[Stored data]
*-*-*
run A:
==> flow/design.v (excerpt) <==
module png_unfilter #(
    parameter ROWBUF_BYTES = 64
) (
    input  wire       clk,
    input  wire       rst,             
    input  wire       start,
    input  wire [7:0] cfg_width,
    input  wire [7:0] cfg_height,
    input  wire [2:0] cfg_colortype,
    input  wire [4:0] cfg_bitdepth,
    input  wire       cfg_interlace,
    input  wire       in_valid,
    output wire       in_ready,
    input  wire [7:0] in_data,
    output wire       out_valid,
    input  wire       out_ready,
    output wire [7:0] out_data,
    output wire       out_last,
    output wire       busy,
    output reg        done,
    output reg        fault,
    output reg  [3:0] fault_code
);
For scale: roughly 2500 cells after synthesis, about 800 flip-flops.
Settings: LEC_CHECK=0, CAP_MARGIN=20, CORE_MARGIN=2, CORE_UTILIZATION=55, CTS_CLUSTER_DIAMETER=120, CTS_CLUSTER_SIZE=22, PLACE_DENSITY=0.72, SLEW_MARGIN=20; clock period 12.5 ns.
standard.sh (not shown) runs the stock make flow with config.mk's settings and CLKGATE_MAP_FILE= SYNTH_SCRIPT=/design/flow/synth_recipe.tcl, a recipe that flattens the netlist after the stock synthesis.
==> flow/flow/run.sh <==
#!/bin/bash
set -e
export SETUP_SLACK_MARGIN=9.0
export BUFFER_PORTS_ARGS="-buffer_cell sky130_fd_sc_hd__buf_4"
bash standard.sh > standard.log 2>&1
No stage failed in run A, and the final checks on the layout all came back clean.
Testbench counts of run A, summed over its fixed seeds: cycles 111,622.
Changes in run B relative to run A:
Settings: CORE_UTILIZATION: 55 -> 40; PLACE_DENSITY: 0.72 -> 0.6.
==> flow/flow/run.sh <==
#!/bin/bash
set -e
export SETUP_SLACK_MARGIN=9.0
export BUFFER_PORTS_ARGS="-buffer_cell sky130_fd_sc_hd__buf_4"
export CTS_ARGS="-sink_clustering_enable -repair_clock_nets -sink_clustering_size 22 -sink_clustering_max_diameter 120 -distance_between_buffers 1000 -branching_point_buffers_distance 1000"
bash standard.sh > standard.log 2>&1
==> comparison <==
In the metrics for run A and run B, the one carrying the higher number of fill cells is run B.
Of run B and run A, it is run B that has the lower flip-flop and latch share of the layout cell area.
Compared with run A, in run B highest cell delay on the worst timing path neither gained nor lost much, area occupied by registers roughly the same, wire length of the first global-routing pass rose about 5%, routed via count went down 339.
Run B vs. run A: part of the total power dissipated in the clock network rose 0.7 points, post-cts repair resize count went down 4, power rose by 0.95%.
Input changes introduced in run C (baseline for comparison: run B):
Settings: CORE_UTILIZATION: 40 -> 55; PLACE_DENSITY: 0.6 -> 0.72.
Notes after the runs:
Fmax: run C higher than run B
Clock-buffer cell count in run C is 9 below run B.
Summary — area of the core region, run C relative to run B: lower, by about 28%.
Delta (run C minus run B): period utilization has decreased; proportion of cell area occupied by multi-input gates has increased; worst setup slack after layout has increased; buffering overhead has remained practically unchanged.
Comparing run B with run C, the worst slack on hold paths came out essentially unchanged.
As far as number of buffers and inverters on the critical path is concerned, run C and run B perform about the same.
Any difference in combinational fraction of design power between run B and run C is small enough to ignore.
*-*-*
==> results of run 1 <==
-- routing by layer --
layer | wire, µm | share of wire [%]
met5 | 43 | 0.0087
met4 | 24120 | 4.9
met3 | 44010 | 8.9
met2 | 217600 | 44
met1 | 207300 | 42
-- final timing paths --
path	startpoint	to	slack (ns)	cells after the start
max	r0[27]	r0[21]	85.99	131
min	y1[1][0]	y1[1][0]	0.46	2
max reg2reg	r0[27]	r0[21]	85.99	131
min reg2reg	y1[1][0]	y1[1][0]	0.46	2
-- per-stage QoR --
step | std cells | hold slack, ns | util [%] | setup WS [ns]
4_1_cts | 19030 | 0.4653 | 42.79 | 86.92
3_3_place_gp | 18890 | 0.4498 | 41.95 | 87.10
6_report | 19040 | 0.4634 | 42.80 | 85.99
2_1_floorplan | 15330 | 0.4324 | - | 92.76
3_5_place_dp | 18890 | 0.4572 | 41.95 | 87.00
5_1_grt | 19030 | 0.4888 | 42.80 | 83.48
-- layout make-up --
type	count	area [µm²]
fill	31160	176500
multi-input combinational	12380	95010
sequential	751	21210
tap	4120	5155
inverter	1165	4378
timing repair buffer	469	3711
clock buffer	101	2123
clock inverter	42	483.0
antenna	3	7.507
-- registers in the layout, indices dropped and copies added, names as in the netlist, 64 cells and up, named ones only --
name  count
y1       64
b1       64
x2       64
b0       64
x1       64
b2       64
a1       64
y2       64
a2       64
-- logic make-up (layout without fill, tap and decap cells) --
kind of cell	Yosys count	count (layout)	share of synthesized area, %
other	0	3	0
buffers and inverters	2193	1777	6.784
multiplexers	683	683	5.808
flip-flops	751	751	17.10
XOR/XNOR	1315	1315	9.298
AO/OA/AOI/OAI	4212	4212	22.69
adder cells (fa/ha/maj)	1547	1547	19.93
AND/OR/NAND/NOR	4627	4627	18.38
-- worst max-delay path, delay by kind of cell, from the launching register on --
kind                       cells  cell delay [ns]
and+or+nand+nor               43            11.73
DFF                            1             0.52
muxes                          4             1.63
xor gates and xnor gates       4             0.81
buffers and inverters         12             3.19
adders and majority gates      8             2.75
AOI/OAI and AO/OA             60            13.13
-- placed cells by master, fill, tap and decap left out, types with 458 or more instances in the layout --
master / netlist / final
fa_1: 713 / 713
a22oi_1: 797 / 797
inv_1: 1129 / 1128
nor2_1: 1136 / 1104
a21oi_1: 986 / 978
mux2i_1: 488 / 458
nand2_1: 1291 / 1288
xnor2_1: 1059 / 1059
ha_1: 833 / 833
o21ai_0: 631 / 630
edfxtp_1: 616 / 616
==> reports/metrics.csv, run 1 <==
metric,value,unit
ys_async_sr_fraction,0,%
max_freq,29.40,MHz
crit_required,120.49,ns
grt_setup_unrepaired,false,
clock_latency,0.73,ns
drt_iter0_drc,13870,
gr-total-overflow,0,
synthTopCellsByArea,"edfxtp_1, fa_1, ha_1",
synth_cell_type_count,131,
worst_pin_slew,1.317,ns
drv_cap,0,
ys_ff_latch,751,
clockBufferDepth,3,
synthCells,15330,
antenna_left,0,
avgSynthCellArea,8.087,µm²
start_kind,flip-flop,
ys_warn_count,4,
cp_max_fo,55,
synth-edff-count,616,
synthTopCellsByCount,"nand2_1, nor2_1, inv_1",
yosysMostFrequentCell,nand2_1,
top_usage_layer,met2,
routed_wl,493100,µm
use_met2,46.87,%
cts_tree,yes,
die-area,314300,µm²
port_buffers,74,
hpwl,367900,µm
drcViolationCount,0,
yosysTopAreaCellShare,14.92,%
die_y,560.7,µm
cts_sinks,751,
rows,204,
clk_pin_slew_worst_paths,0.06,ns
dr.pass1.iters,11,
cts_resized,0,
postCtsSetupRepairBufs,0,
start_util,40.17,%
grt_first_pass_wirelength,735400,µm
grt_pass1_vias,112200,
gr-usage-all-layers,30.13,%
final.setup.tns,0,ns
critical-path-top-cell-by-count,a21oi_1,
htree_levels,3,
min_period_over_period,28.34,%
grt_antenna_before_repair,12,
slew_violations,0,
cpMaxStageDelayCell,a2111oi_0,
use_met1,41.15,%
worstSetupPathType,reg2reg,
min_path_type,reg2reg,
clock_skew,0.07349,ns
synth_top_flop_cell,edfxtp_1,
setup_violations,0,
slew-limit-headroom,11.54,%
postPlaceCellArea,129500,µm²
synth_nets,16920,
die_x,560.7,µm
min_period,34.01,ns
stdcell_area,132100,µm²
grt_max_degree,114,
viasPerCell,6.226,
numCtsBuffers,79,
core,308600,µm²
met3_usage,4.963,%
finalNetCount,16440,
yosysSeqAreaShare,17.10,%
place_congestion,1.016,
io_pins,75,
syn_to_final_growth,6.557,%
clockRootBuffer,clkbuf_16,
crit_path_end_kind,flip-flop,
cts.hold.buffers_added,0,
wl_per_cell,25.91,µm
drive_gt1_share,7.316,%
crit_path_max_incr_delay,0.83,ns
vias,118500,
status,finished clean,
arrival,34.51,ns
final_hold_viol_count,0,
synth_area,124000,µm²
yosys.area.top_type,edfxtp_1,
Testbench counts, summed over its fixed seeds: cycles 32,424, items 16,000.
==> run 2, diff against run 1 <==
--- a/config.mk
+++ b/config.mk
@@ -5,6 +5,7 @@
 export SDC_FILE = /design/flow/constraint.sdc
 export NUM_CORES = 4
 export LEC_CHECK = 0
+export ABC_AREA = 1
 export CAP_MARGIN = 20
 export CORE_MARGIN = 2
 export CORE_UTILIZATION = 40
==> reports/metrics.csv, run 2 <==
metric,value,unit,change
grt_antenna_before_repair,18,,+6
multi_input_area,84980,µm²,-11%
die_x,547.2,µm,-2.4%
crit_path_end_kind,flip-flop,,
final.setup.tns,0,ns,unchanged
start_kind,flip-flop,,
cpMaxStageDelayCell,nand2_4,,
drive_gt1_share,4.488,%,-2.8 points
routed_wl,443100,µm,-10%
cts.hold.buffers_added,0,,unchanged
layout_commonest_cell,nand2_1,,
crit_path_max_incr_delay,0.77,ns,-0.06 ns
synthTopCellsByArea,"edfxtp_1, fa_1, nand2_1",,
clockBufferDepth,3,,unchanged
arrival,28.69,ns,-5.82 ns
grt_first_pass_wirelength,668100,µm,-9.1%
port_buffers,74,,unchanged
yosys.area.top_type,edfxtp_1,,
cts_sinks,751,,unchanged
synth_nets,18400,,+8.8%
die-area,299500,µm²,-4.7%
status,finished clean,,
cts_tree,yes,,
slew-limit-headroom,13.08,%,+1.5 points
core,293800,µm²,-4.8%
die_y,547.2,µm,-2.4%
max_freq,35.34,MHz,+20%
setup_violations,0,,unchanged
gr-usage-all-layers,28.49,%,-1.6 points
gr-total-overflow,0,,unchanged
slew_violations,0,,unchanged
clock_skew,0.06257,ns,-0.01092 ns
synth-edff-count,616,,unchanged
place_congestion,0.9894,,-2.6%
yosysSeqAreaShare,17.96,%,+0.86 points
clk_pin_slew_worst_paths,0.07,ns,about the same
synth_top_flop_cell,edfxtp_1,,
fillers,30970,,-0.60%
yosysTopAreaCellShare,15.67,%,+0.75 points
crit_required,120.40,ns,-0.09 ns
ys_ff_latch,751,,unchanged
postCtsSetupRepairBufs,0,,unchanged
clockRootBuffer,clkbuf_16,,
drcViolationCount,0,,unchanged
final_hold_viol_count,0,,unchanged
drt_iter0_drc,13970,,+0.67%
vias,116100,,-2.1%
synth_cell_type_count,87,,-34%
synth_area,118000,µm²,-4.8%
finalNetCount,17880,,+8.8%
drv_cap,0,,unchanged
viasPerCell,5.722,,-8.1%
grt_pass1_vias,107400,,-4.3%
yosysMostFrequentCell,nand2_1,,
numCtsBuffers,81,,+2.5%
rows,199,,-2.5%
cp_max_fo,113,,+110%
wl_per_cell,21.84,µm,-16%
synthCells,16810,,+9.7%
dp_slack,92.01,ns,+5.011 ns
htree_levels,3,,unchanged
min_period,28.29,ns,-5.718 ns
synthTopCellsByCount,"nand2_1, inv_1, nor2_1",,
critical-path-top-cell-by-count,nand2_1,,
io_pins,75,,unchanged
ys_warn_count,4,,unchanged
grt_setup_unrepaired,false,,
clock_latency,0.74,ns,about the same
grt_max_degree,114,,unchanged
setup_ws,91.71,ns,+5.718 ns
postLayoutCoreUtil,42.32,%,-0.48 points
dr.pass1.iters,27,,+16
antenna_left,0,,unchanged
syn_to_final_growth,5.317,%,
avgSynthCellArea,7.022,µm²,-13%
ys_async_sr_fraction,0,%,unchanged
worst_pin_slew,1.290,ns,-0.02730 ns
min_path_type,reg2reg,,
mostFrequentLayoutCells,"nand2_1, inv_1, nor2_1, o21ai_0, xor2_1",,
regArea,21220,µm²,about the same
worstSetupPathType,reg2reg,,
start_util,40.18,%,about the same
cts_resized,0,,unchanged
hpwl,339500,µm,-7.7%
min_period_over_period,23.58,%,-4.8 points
*-*-*
**THE TASK:** Copy out the lines of the data where the string "numCtsBuffers" occurs.

**TASK OUTPUT:**
numCtsBuffers,79,
numCtsBuffers,81,,+2.5%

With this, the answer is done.